By Dianelaneyfitzpatrick

I got a Christmas card returned as Undeliverable by the U.S. Postal Service yesterday. Yesterday, as in the second week of March. As in I'm a third of the way through the bottle of perfume my husband bought me. As in the leftover turkey and ham are long gone from the freezer, having been casseroled to the nth degree. Where has this card been for three months?

This makes me wonder if we shouldn't rethink this thing we call sending things through the mail.

When the people of the future excavate our landfills and realize that we spent valuable December hours addressing and stamping cards, many containing photographs that had to be scheduled, shot, rejected, reshot, bickered over, paid for, printed and decorated, some of them blood spattered from paper cuts, they will surely say, "What the eff? All that work and money, just to express the hope that these quasi-friends will have a happy holiday or that the season will be greeted? What a bunch of shits-for brains."

And just wait until they get a load of the yellow strips saying UNABLE TO DELIVER.

"And they just kept on sending them," Excavator Nicole will say. "Looky here. This one chick in San Francisco seems to have just kept sending cards out to the wrong address for five freaking years."

I've got three words for you.

Jacquie. Lawson. E-Cards.

They're wildflowery, butterfly-y and they have music attached to them. A beautiful cottage sits in the woods. A door opens and a hummingbird causes the sun to come out from behind a friendly cloud. These cards throw a stain on the tradition of taking a beautiful tree and slicing it up, running it through a printing press of toxic ink, and giving it to a civil servant in a faded blue uniform to take to your coworkers, one by one. Like an animal.

After seeing the number of cards that were returned to us as undeliverable, I gently floated the idea of not sending out annual Christmas cards. But my husband wouldn't hear of it.
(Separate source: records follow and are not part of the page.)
==> config.mk <==
export PLATFORM = sky130hd
export DESIGN_NAME = link_status_alias_regs
export DESIGN_NICKNAME = d
export VERILOG_FILES = /design/src/hw/link_status_pkg.sv /design/src/hw/input_sync.sv /design/src/hw/link_status_alias_regs.sv
export SDC_FILE = /design/constraint.sdc
export NUM_CORES = 1
export LEC_CHECK = 0
export CAP_MARGIN = 20
export CORE_UTILIZATION = 62
export DETAILED_ROUTE_END_ITERATION = 10
export DONT_BUFFER_PORTS = 1
export GPL_TIMING_DRIVEN = 0
export PLACE_DENSITY = 0.75
export SLEW_MARGIN = 20
export SYNTH_ARGS = -nofsm -noshare
export SYNTH_HDL_FRONTEND = slang
export SYNTH_HIERARCHICAL = 1
export SYNTH_SLANG_ARGS = --single-unit
==> constraint.sdc <==
create_clock -name core_clk -period 2.8 [get_ports core_clk]
set_clock_uncertainty 0.1 [all_clocks]
set_input_delay 0.28 -clock core_clk [delete_from_list [all_inputs] [get_ports core_clk]]
set_output_delay 0.28 -clock core_clk [all_outputs]
set_load 0.02 [all_outputs]
==> src/hw/link_status_pkg.sv <==
// Constants for the link status and alias register slice.
// Assumes a byte-wide register port on the device clock.
package link_status_pkg;
    localparam logic [7:0]  ADDR_RESET_CTRL  = 8'h04;
    localparam logic [7:0]  ADDR_TARGET      = 8'h07;
    localparam logic [7:0]  ADDR_ALIAS       = 8'h08;
    localparam logic [7:0]  ADDR_CRC_LOW     = 8'h0A;
    localparam logic [7:0]  ADDR_CRC_HIGH    = 8'h0B;
    localparam logic [7:0]  ADDR_STATUS      = 8'h0C;
    localparam int          CRC_RESET_BIT    = 5;
    localparam int          ST_LINK_LOST     = 4;
    localparam int          ST_SELFTEST_ERR  = 3;
    localparam int          ST_CLOCK_PRESENT = 2;
    localparam int          ST_NORMAL_ERR    = 1;
    localparam int          ST_LINK_DETECT   = 0;
    localparam logic [7:0]  RESET_BYTE       = 8'h00;
    localparam logic [15:0] CRC_COUNT_MAX    = 16'hFFFF;
    localparam logic [6:0]  ALIAS_RESET      = 7'h00;
    localparam logic [6:0]  ALIAS_OFF        = 7'h00;
    localparam logic [15:0] COUNT_RESET      = 16'h0000;
    localparam logic        FLAG_RESET       = 1'h0;
endpackage

==> src/hw/input_sync.sv <==
// Two-flop synchroniser for a group of level inputs.
// Assumes inputs come from outside the core clock domain.
`timescale 1ns/1ns
module input_sync #(
    parameter int WIDTH = 1
) (
    input  wire logic             core_clk,
    input  wire logic             rstSyncN,
    input  wire logic [WIDTH-1:0] asyncIn,
    output logic      [WIDTH-1:0] syncOut
);
    logic [WIDTH-1:0] stage1_q;

    always_ff @(posedge core_clk or negedge rstSyncN)
    begin
        if (!rstSyncN)
        begin
            stage1_q <= '0;
            syncOut  <= '0;
        end
        else
        begin
            stage1_q <= asyncIn;
            syncOut  <= stage1_q;
        end
    end
endmodule

==> src/hw/link_status_alias_regs.sv <==
// Register slice: target alias, back-channel CRC counter, link status.
// Assumes the serial control bus front end presents byte reads and writes
// as one-cycle strobes on core_clk, and event inputs are pin levels.
`timescale 1ns/1ns
module link_status_alias_regs
    import link_status_pkg::*;
(
    input  wire logic       core_clk,
    input  wire logic       rstn,
    input  wire logic       regWrEn,
    input  wire logic       regRdEn,
    input  wire logic [7:0] regAddr,
    input  wire logic [7:0] regWrData,
    output logic      [7:0] regRdData_q,
    input  wire logic       linkDetectIn,
    input  wire logic       videoClockIn,
    input  wire logic       crcErrorIn,
    input  wire logic       selftestActiveIn,
    input  wire logic [6:0] xferAddr,
    input  wire logic       xferValid,
    output logic            fwdValid_q,
    output logic      [6:0] fwdAddr_q,
    output logic            fwdRefused_q
);
    logic [1:0]  rstSync_q;
    logic        rstSyncN;
    logic [3:0]  pinSync;
    logic        linkUp;
    logic        videoInputClockPresent;
    logic        crcErrLvl;
    logic        selftestOn;
    logic        linkUpPrev_q;
    logic        crcErrPrev_q;
    logic        selftestPrev_q;
    logic        linkLossEv;
    logic        crcErrEv;
    logic        selftestStartEv;
    logic        crcReset;
    logic        crcAtMax;
    logic        aliasHit;
    logic [6:0]  remoteTargetAliasZero_q;
    logic [6:0]  remoteTargetAddressZero_q;
    logic [15:0] crcCount_q;
    logic        linkLost_q;
    logic        selftestChecksumFault_q;
    logic        normalFault_q;
    logic [7:0]  statusByte;

    // One compare shared by the write and read decoders
    function automatic logic addr_is(input logic [7:0] addr,
                                     input logic [7:0] want);
        return addr == want;
    endfunction

    // Reset is released through two flops
    always_ff @(posedge core_clk or negedge rstn)
    begin
        if (!rstn)
            rstSync_q <= 2'h0;
        else
            rstSync_q <= {rstSync_q[0], 1'h1};
    end
    assign rstSyncN = rstSync_q[1];

    // Every pin is a slow level, so a plain two-flop stage is enough
    input_sync #(.WIDTH(4)) u_pins (
        .core_clk (core_clk),
        .rstSyncN (rstSyncN),
        .asyncIn  ({selftestActiveIn, crcErrorIn, videoClockIn,
                    linkDetectIn}),
        .syncOut  (pinSync)
    );
    assign linkUp                 = pinSync[0];
    assign videoInputClockPresent = pinSync[1];
    assign crcErrLvl              = pinSync[2];
    assign selftestOn             = pinSync[3];

    // Previous pin levels for the edge detectors
    always_ff @(posedge core_clk or negedge rstSyncN)
    begin
        if (!rstSyncN)
        begin
            linkUpPrev_q   <= FLAG_RESET;
            crcErrPrev_q   <= FLAG_RESET;
            selftestPrev_q <= FLAG_RESET;
        end
        else
        begin
            linkUpPrev_q   <= linkUp;
            crcErrPrev_q   <= crcErrLvl;
            selftestPrev_q <= selftestOn;
        end
    end

    // Each rising edge of the error input is one CRC error
    assign linkLossEv      = linkUpPrev_q & ~linkUp;
    assign crcErrEv        = crcErrLvl & ~crcErrPrev_q;
    assign selftestStartEv = selftestOn & ~selftestPrev_q;

    // The reset bit acts as a self-clearing strobe, so it is not stored
    assign crcReset = regWrEn && addr_is(regAddr, ADDR_RESET_CTRL)
                      && regWrData[CRC_RESET_BIT];

    // Holding at the top keeps a flood of errors from reading as few
    assign crcAtMax = (crcCount_q == CRC_COUNT_MAX);

    // Bit 0 of the alias and target bytes is reserved and not stored
    always_ff @(posedge core_clk or negedge rstSyncN)
    begin
        if (!rstSyncN)
        begin
            remoteTargetAliasZero_q   <= ALIAS_RESET;
            remoteTargetAddressZero_q <= ALIAS_RESET;
        end
        else if (regWrEn)
        begin
            if (addr_is(regAddr, ADDR_ALIAS))
                remoteTargetAliasZero_q <= regWrData[7:1];
            else if (addr_is(regAddr, ADDR_TARGET))
                remoteTargetAddressZero_q <= regWrData[7:1];
        end
    end

    // Counter: reset wins over a same-cycle error so the clear is clean
    always_ff @(posedge core_clk or negedge rstSyncN)
    begin
        if (!rstSyncN)
            crcCount_q <= COUNT_RESET;
        else if (crcReset)
            crcCount_q <= COUNT_RESET;
        else if (crcErrEv && !crcAtMax)
            crcCount_q <= crcCount_q + 16'h0001;
    end

    // Sticky flags: a new event wins over a same-cycle clear
    always_ff @(posedge core_clk or negedge rstSyncN)
    begin
        if (!rstSyncN)
            linkLost_q <= FLAG_RESET;
        else if (linkLossEv)
            linkLost_q <= 1'h1;
        else if (crcReset)
            linkLost_q <= 1'h0;
    end

    // A self-test restart starts its fault record afresh
    always_ff @(posedge core_clk or negedge rstSyncN)
    begin
        if (!rstSyncN)
            selftestChecksumFault_q <= FLAG_RESET;
        else if (crcErrEv && selftestOn)
            selftestChecksumFault_q <= 1'h1;
        else if (linkLossEv || selftestStartEv || crcReset)
            selftestChecksumFault_q <= 1'h0;
    end

    // Errors in normal traffic are kept apart from self-test ones
    always_ff @(posedge core_clk or negedge rstSyncN)
    begin
        if (!rstSyncN)
            normalFault_q <= FLAG_RESET;
        else if (crcErrEv && !selftestOn)
            normalFault_q <= 1'h1;
        else if (linkLossEv || crcReset)
            normalFault_q <= 1'h0;
    end

    // Bits 7:5 are reserved and read as zero
    always_comb
    begin
        statusByte                   = RESET_BYTE;
        statusByte[ST_LINK_LOST]     = linkLost_q;
        statusByte[ST_SELFTEST_ERR]  = selftestChecksumFault_q;
        statusByte[ST_CLOCK_PRESENT] = videoInputClockPresent;
        statusByte[ST_NORMAL_ERR]    = normalFault_q;
        statusByte[ST_LINK_DETECT]   = linkUp;
    end

    // Read data is registered one cycle after the read strobe
    always_ff @(posedge core_clk or negedge rstSyncN)
    begin
        if (!rstSyncN)
            regRdData_q <= RESET_BYTE;
        else if (regRdEn)
        begin
            if (addr_is(regAddr, ADDR_ALIAS))
                regRdData_q <= {remoteTargetAliasZero_q, 1'h0};
            else if (addr_is(regAddr, ADDR_TARGET))
                regRdData_q <= {remoteTargetAddressZero_q, 1'h0};
            else if (addr_is(regAddr, ADDR_CRC_LOW))
                regRdData_q <= crcCount_q[7:0];
            else if (addr_is(regAddr, ADDR_CRC_HIGH))
                regRdData_q <= crcCount_q[15:8];
            else if (addr_is(regAddr, ADDR_STATUS))
                regRdData_q <= statusByte;
            else
                regRdData_q <= RESET_BYTE;
        end
    end

    // A zero alias can never match, which is what keeps target zero shut
    assign aliasHit = xferValid && remoteTargetAliasZero_q != ALIAS_OFF
                      && xferAddr == remoteTargetAliasZero_q;

    // Only target zero is remapped; every other address is refused
    always_ff @(posedge core_clk or negedge rstSyncN)
    begin
        if (!rstSyncN)
        begin
            fwdValid_q   <= FLAG_RESET;
            fwdAddr_q    <= ALIAS_RESET;
            fwdRefused_q <= FLAG_RESET;
        end
        else
        begin
            fwdValid_q   <= 1'h0;
            fwdRefused_q <= 1'h0;
            if (aliasHit)
            begin
                fwdValid_q <= 1'h1;
                fwdAddr_q  <= remoteTargetAddressZero_q;
            end
            else if (xferValid)
                fwdRefused_q <= 1'h1;
        end
    end
endmodule

==> impl_metrics.yaml, run 1 <==
status:
  status: "complete, but fails checks"
  violations: "DRC"
timing:
  timing.slew.headroom: 0.5143
  tightest_slew_ns: 0.7218
  grt_setup_unrepaired: "false"
  final.setup.tns_ns: 0
  fin_ws_ns: 0.3464
  setup_viol: 0
  finalMaxSlewViolations: 0
  max_freq_mhz: 407.6
  finalCritPeriodShare: 0.8763
  period_minus_slack_ns: 2.454
  hold_viol: 0
yosys:
  syn_inst: 265
  synthTopCellsByArea: "dfrtp_1 53%, mux2_2 8.0%, mux2i_1 3.4%"
  synthesis.area_um2: 2958
  yosys.cell_count.top_type: "dfrtp_1"
  synth_edf_count: 0
  async_flop_share: 1.000
  ys_warn_count: 6
  synthFlopType: "dfrtp_1"
  avgSynthCellArea_um2: 11.16
  synth_top_area_frac: 0.5330
  synth_cell_types: 47
  yosysSeqAreaShare: 0.5330
  synth_area_leader_cell: "dfrtp_1"
  syn-num-nets: 298
  synthTopCellsByCount: "63 x dfrtp_1, 21 x mux2_2, 15 x nand2_1, 14 x a21oi_1"
  ys_ff_latch: 63
detailed_routing:
  drt-vias-per-instance: 6.435
  wl_per_cell_um: 19.16
  drtPass1Iterations: 7
  first_iter_violations: 257
  via_count: 2233
  antenna_left: 0
  drc_errors: 2
  wl_mm: 6.647
die:
  core_area_um2: 4474
  die_w_um: 71.07
  ios: 49
  die_h_um: 71.07
  start_util: 0.6611
  dieArea_um2: 5051
  rows: 24
final_layout:
  n_fill_cell: 293
  seqCellArea_um2: 1580
  diodes: 0
  area_growth_syn_to_layout_pct: 16.50
  nets: 323
  drive_gt1_frac: 0.1661
  multi_input_area_um2: 1306
clocking:
  path_clk_slew_ns: 0.07
  clock_path_buffers: 2
  holdBufCountCts: 13
  post_cts_buffers: 0
  ctsResizeCount: 0
  numCtsBuffers: 9
  cts_tree: "done"
  clock-sinks: 63
  cts_max_level: 3
  root_buffer: "clkbuf_8"
  clk_latency_ns: 0.35
power:
  p_leak_nw: 1.494
  ir_worst_vdd_mv: 0.4567
  powerDensity_nw_per_um2: 663.6
global_routing:
  grt_pass1_wl_mm: 11.05
  met3_usage: 0.05556
  grt_pass1_vias: 2178
  grt_antenna_before_repair: 0
  grt.met2_usage: 0.4306
  gr-usage-all-layers: 0.2957
  grt_start_max_net_pins: 34
  top_usage_layer: "met1"
  grt_overflow: 0
  grt_util_met1: 0.4370
critical_path:
  worstPathMaxFanout: 10
  required_ns: 2.94
  worstSetupStartpointType: "flop"
  critPathKind: "reg2reg"
  worstPathArrival_ns: 2.60
  end_kind: "flop"
worst_hold_path:
  hold_path.class: "in2async"
placed_design:
  dp_slack_ns: 0.4436
  dp_hpwl_mm: 4.524
  routabilityCongestion: 0.8812
  numPortBuffers: 0
flow_run:
  drv_cap: 0
-- state kept, by name, indices dropped and copies added, names as in the netlist, 2 cells and up --
| register | flops |
|---|---|
| remoteTargetAddressZero_q | 7 |
| rstSync_q | 2 |
| remoteTargetAliasZero_q | 7 |
| crcCount_q | 16 |
| u_pins/syncOut | 4 |
| regRdData_q | 8 |
| u_pins/stage1_q | 4 |
| fwdAddr_q | 7 |
-- stage by stage --
stage / hold slack (ns) / instances / cell area [um^2] / utilization / power [mW]
global placement: -0.1156 / 317 / 3023 / 0.6756 / 1.210
detailed placement: -0.1155 / 318 / 3047 / 0.6809 / 1.220
finish: 0.06236 / 347 / 3446 / 0.7701 / 2.287
CTS: 0.05951 / 347 / 3446 / 0.7701 / 2.286
floorplan: -0.1156 / 265 / 2958 / - / 1.171
global route: 0.07439 / 347 / 3446 / 0.7701 / 2.359
-- path summary, 6_finish.rpt --
| kind | end | startpoint | cells past startpoint | slack (ns) |
|---|---|---|---|---|
| min in group core_clk | regRdData_q[0] | regAddr[2] | 2 | 0.11 |
| worst max register to register | crcCount_q[3] | crcCount_q[0] | 6 | 0.35 |
| max in group asynchronous | crcCount_q[3] | rstSync_q[1] | 1 | 1.95 |
| worst max-delay path | crcCount_q[3] | crcCount_q[0] | 6 | 0.35 |
| worst min register to register | remoteTargetAddressZero_q[1] | rstSync_q[1] | 0 | 0.14 |
| worst min-delay path | rstSync_q[1] | rstn | 1 | 0.06 |
-- layout make-up --
| type | instances | share of cell area |
|---|---|---|
| Buffer | 12 | 0.01525 |
| Clock buffer | 9 | 0.03595 |
| Clock inverter | 7 | 0.04212 |
| Inverter | 6 | 0.006536 |
| Multi-Input combinational cell | 184 | 0.3791 |
| Sequential cell | 63 | 0.4586 |
| Tap cell | 52 | 0.01888 |
| Timing Repair Buffer | 14 | 0.04357 |
-- where the power goes --
| part | switching [mW] | internal, mW |
|---|---|---|
| clock network | 0.372 | 0.684 |
| logic | 0.0893 | 0.0870 |
| registers | 0.0838 | 0.970 |
| total | 0.545 | 1.74 |
-- worst max-delay path, stage by stage (launching register included) --
cell and delay (ns):
dfrtp_1 0.41, ha_1 0.25, nand4_1 0.18, nor4_1 0.68, clkbuf_1 0.43, o31ai_1 0.14, a21oi_1 0.19
-- per-layer routing --
layer  vias to the layer above  part of all wire
met1                      1094              0.47
met3                        12             0.062
li1                       1048                 -
met2                        79              0.45
met4                         0             0.018
met5                         -                 0
-- cells in the final DEF, fill, tap and decap left out, types with 4 or more instances in the layout --
| master | netlist | routed |
|---|---|---|
| dfrtp_1 | 63 | 62 |
| mux2_2 | 21 | 21 |
| nand2_1 | 15 | 15 |
| a21oi_1 | 14 | 14 |
| dlygate4sd3_1 | 0 | 13 |
| nand2b_1 | 10 | 10 |
| nand3_1 | 10 | 10 |
| mux2i_1 | 10 | 10 |
| nor2_1 | 9 | 9 |
| o31ai_1 | 9 | 9 |
| clkbuf_8 | 0 | 9 |
| clkbuf_1 | 8 | 8 |
| or4_1 | 8 | 8 |
| o21ai_0 | 7 | 7 |
| and3_1 | 6 | 6 |
| inv_1 | 6 | 6 |
| a31oi_1 | 6 | 6 |
| nor4_1 | 5 | 5 |
| xor2_1 | 5 | 5 |
| o22ai_1 | 5 | 5 |
| and4_1 | 4 | 4 |
| nand4_1 | 4 | 4 |
| bufinv_16 | 0 | 4 |
-- logic make-up after synthesis --
family	synth area share
other cells	0.001268
fa+ha+maj	0.004229
compound gates	0.1189
simple gates	0.1857
mux	0.1138
buf+inv	0.02538
xor+xnor	0.01777
flops	0.5330
Power figures use the tool's default switching activity.
==> run 2: changes to the inputs <==
==> constraint.sdc (replaced) <==
create_clock -name core_clk -period 2.8 [get_ports core_clk]
set_clock_uncertainty 0.1 [all_clocks]
set_input_delay 0.42 -clock core_clk [delete_from_list [all_inputs] [get_ports core_clk]]
set_output_delay 0.42 -clock core_clk [all_outputs]
set_load 0.02 [all_outputs]
==> impl_metrics.yaml, run 2 (same netlist as run 1, synthesis figures left out) <==
status:
  status: "complete, but fails checks"
  violations: "DRC"
timing:
  final.setup.tns_ns: 0
  tightest_slew_ns: 0.7336
  finalCritPeriodShare: 0.8795
  fin_ws_ns: 0.3373
  grt_setup_unrepaired: "false"
  max_freq_mhz: 406.1
  hold_viol: 0
  period_minus_slack_ns: 2.463
  setup_viol: 0
  finalMaxSlewViolations: 0
  timing.slew.headroom: 0.5064
global_routing:
  grt_antenna_before_repair: 0
  grt_overflow: 0
  grt_pass1_wl_mm: 10.72
  grt_start_max_net_pins: 34
  gr-usage-all-layers: 0.2866
  grt_pass1_vias: 2130
worst_hold_path:
  hold_path.class: "in2reg"
die:
  die_h_um: 71.07
  ios: 49
  start_util: 0.6611
  core_area_um2: 4474
  die_w_um: 71.07
  dieArea_um2: 5051
  rows: 24
critical_path:
  worstPathMaxFanout: 10
  r2r-start: "crcCount_q[0]"
  worstPathArrival_ns: 2.55
  rrSetupSlack_ns: 0.34
  r2r-end: "crcCount_q[3]"
  critPathKind: "reg2reg"
  reg2reg_depth: 6
  worstSetupStartpointType: "flop"
  required_ns: 2.89
  end_kind: "flop"
  startpoint: "crcCount_q[0]"
  endpoint: "crcCount_q[3]"
detailed_routing:
  via_count: 2163
  first_iter_violations: 186
  wl_per_cell_um: 18.96
  drtPass1Iterations: 7
  antenna_left: 0
  drt-vias-per-instance: 6.438
  drc_errors: 4
  wl_mm: 6.370
power:
  power_frac_clock: 0.463
  ir_worst_vdd_mv: 0.4560
  powerDensity_nw_per_um2: 677.5
  p_seq_frac: 0.466
  p_sw_uw: 529.0
  cell_internal_pwr_mw: 1.731
  power_frac_comb: 0.071
  swShare: 0.2341
  p_leak_nw: 1.448
placed_design:
  dp_hpwl_mm: 4.524
  dp_slack_ns: 0.4436
  routabilityCongestion: 0.8812
  numPortBuffers: 0
final_layout:
  diodes: 0
  mostFrequentLayoutCells: "62 x dfrtp_1, 21 x mux2_2, 15 x nand2_1"
  drive_gt1_frac: 0.1725
  multi_input_area_um2: 1306
  final_common_cell: "dfrtp_1"
  largest_register_ff_count: 16
  regMostFlops: "crcCount_q"
  nets: 312
  n_fill_cell: 315
  reg_top3: "crcCount_q: 16 flops, regRdData_q: 8 flops"
  seqCellArea_um2: 1580
  area_growth_syn_to_layout_pct: 12.77
clocking:
  clock_path_buffers: 2
  numCtsBuffers: 9
  cts_max_level: 3
  clock-sinks: 63
  cts_tree: "done"
  ctsResizeCount: 0
  root_buffer: "clkbuf_8"
  clk_latency_ns: 0.33
  path_clk_slew_ns: 0.07
flow_run:
  drv_cap: 0
-- run 2: repair_timing --
item	in CTS	in global routing
hold endpoints to repair	3	0
buffers inserted	0	0
hold buffers	2	0
-- run 2: how the worst min path moves through the flow --
stage / slack (ns) / end / cells past startpoint / from
floorplan: 0.02 / rstSync_q[0] / 0 / rstn
global placement: 0.02 / rstSync_q[1] / 0 / rstn
detailed placement: 0.02 / rstSync_q[0] / 0 / rstn
CTS: 0.0002 / u_pins/stage1_q[0] / 0 / linkDetectIn
global route: 0.001 / u_pins/stage1_q[0] / 0 / linkDetectIn
finish: 0.01 / u_pins/stage1_q[0] / 0 / linkDetectIn
-- run 2: per-stage QoR --
stage	instance area, um^2	util	power (mW)	hold WS, ns	instances
5_1_grt	3336	0.7455	2.337	0.001300	336
2_1_floorplan	2958	-	1.171	0.02441	265
3_5_place_dp	3047	0.6809	1.220	0.02446	318
6_report	3336	0.7455	2.260	0.01301	336
4_1_cts	3336	0.7455	2.270	0.0002440	336
3_3_place_gp	3023	0.6756	1.210	0.02444	317
-- run 2: final cells by class --
type	count	share of cell area
Clock inverter	7	0.04351
Tap cell	52	0.01950
Timing Repair Buffer	3	0.01200
Inverter	6	0.006752
Clock buffer	9	0.03713
Multi-Input combinational cell	184	0.3916
Sequential cell	63	0.4737
Buffer	12	0.01575
-- run 2: layer usage --
layer / vias up / GRT usage / routed length (um)
li1: 1023 / - / -
met1: 1045 / 0.4279 / 2980
met2: 83 / 0.4156 / 2821
met3: 12 / 0.05413 / 454
met4: 0 / 0.1200 / 113
met5: - / 0 / 0
-- run 2: power by group through the flow --
| stage | Combinational [mW] | Clock (mW) | Sequential [mW] |
|---|---|---|---|
| 5_1_grt | 0.180 | 1.09 | 1.07 |
| 2_1_floorplan | 0.119 | 0 | 1.05 |
| 3_5_place_dp | 0.153 | 0 | 1.07 |
| 6_report | 0.159 | 1.05 | 1.05 |
| 4_1_cts | 0.159 | 1.06 | 1.05 |
| 3_3_place_gp | 0.136 | 0 | 1.07 |
-- run 2: critical path, stage by stage (launching register included) --
cell and delay (ns):
dfrtp_1 0.41, ha_1 0.24, nand4_1 0.18, nor4_1 0.69
clkbuf_1 0.42, or4_1 0.19, a21oi_1 0.08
"Maybe we could just send an e-card to your work people instead," I murmur in his ear as he started to fall asleep, gradually turning up the volume on the hypnotic wind chimes.

"No, no and no," he says. "I hear from people all the time that they like getting our cards."

"They're just saying that. Only six of them actually got our card this year," I said. "We got so many returned, our mailman has scoliosis now."

My husband is not on board with almost all of our holiday traditions. He refuses to open the glitter for me during the annual ornament making session, he claims that the gingerbread house draws rats, and I swear he's hidden the Bible so I can't read the story of Santa Claus's early childhood tucked inside the New Testament on Christmas Eve. He has nothing against Jesus or Santa, but he knows if we don't read the story we can't do the Christmas Eve gift exchange, which he hates like poison.

"In the '60s, I never got to open a gift on Christmas Eve. I don't know why kids today should get to do it," he gripes, every year. We ignore him and give him nice presents anyway.

For whatever reason, Scroogey McGrincherson loves the tradition of me spending weeks getting the dang Christmas cards sent out.

"Is it because you know what a labor of love - emphasis on the labor - it is to send out these cards and it makes you feel good to receive them from people who think enough of you to go through that mind-bending, arduous process?" I ask him. "Or is it because my perfect Christmas card record is just another shining example of how awesome I am as a wife and queen of the family? Or is it because it keeps the glitter and graham crackers off the dining room table for a couple of weeks in December?"

"The second one," he says.

I bet Jacquie Lawson's husband has a much better attitude.